**What to work on:**
Reply with one number: the count of lines in the data that hold the string "parameter".
┄┄┄┄┄┄
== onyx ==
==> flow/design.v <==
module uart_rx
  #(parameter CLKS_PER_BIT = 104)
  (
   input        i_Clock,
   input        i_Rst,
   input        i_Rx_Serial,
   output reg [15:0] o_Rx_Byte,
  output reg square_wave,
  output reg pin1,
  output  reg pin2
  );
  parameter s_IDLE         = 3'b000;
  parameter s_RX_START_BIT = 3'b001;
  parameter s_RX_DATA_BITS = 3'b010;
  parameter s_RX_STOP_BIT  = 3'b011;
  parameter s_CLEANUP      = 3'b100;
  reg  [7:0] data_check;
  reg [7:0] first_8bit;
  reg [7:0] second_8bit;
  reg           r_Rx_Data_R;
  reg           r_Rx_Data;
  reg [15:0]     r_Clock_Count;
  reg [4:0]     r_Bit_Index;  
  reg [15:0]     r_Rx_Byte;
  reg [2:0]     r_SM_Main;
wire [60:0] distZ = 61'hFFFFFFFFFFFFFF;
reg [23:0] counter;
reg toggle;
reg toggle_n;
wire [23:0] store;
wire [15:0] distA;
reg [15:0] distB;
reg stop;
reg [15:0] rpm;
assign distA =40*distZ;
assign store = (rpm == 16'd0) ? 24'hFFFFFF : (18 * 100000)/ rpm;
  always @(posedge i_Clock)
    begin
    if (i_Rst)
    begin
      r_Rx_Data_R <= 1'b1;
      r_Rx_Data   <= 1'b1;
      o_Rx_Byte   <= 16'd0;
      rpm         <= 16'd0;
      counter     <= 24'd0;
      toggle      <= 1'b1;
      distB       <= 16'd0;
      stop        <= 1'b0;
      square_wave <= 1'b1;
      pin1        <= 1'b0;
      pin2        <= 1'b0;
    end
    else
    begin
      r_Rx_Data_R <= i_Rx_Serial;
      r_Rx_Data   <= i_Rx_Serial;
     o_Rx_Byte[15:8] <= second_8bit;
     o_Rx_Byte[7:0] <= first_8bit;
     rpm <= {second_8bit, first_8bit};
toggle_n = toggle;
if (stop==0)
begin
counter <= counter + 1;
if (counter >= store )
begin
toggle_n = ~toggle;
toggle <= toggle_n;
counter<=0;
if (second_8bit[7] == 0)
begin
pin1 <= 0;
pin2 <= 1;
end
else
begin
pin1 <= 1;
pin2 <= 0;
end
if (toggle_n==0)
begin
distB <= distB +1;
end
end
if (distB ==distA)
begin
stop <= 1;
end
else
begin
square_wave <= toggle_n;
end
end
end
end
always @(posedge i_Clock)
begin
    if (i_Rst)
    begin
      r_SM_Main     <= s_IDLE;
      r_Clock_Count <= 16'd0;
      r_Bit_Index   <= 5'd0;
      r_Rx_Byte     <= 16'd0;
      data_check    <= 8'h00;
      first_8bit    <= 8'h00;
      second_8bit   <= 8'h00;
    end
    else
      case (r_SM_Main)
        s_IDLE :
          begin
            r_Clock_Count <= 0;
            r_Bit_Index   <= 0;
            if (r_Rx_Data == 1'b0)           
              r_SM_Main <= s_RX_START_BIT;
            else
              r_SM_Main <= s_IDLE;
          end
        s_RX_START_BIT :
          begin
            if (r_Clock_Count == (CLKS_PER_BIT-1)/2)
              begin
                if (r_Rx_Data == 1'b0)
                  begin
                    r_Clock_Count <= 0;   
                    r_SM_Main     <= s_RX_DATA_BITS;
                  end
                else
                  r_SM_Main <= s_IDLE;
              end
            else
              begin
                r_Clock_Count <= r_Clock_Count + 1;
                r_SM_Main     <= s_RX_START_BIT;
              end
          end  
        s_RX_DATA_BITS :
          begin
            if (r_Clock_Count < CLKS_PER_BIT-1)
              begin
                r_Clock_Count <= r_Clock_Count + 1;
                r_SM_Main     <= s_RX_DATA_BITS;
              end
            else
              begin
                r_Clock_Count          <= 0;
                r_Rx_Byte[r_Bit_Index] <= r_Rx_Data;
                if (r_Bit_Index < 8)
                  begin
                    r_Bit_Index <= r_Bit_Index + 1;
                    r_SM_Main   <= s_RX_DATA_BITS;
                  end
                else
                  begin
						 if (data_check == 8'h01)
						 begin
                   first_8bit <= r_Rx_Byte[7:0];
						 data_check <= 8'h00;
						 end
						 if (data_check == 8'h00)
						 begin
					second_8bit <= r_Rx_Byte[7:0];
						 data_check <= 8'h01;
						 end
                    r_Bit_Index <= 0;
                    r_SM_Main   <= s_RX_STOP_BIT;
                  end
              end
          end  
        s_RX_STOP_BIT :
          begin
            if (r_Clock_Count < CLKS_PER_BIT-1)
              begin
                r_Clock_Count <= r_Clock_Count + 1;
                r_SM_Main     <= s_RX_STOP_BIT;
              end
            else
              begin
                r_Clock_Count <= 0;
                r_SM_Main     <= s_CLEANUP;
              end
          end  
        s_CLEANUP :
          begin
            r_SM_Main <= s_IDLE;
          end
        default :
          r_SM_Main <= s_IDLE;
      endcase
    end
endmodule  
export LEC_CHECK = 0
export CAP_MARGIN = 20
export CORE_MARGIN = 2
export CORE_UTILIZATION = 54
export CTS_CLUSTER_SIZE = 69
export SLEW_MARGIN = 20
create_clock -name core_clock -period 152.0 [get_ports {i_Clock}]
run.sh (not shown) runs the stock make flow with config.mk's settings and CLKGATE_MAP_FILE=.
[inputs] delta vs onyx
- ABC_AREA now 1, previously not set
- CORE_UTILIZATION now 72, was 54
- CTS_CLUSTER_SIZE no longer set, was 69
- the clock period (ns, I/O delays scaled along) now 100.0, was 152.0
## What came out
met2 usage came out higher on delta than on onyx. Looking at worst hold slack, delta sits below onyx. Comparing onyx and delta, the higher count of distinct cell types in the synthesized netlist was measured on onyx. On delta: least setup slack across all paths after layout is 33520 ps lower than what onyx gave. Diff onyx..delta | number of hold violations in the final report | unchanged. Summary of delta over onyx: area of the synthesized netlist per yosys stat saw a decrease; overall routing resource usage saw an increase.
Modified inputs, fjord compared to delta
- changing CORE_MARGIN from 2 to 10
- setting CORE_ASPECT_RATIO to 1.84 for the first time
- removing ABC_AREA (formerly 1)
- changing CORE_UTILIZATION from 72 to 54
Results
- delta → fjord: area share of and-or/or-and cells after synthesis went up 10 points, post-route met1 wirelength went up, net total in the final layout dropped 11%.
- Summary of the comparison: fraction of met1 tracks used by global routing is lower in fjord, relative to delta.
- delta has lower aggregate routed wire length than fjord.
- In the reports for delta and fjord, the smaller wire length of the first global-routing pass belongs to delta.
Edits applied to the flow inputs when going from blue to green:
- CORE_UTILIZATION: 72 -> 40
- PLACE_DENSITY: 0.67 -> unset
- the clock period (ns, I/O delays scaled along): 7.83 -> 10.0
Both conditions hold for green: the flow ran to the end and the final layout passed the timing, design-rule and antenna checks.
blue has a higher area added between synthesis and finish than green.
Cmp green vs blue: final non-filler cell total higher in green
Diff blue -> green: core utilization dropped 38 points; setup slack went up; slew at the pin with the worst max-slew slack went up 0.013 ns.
┄┄┄┄┄┄
**Result:**
6